Saved data entries:
○ ○ ○ ○ ○ ○ ○

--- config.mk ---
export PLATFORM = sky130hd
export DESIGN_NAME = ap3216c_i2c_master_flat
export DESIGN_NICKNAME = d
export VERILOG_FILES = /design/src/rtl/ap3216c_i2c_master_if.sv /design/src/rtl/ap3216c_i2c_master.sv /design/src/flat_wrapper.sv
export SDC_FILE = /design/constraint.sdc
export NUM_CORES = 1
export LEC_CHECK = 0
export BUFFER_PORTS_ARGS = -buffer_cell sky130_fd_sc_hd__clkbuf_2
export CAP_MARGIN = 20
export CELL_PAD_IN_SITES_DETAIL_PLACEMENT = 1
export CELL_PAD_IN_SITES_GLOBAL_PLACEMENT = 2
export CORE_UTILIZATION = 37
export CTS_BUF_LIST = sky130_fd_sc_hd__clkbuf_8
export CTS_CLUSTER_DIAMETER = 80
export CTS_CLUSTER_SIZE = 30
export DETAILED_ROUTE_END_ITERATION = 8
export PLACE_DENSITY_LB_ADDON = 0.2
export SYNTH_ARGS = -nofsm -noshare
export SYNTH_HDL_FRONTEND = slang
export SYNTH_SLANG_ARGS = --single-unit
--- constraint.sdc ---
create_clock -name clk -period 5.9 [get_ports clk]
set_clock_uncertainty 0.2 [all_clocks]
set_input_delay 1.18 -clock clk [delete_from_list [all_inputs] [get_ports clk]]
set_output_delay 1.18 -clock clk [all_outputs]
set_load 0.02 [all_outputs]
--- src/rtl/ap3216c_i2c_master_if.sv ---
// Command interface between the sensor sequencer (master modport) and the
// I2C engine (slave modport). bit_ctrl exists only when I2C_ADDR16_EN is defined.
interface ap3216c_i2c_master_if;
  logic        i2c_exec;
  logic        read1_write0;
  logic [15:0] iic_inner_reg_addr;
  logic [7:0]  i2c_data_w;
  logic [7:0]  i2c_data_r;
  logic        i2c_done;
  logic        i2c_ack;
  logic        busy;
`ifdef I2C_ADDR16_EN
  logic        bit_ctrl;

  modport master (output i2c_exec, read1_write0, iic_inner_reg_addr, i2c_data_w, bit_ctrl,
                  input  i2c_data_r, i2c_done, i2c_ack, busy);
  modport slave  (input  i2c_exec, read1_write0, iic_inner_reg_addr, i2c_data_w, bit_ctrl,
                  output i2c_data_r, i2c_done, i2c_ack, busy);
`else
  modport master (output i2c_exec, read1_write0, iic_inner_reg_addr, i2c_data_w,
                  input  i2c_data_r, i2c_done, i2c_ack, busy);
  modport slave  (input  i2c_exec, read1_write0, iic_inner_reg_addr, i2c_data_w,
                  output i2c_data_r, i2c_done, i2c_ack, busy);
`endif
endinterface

○ ○ ○ ○ ○ ○ ○

▶ [Required action]
Where does the word "modport" occur in the records? Return every line that holds it.

▶ [Output for this exercise]
// Command interface between the sensor sequencer (master modport) and the
// I2C engine (slave modport). bit_ctrl exists only when I2C_ADDR16_EN is defined.
  modport master (output i2c_exec, read1_write0, iic_inner_reg_addr, i2c_data_w, bit_ctrl,
  modport slave  (input  i2c_exec, read1_write0, iic_inner_reg_addr, i2c_data_w, bit_ctrl,
  modport master (output i2c_exec, read1_write0, iic_inner_reg_addr, i2c_data_w,
  modport slave  (input  i2c_exec, read1_write0, iic_inner_reg_addr, i2c_data_w,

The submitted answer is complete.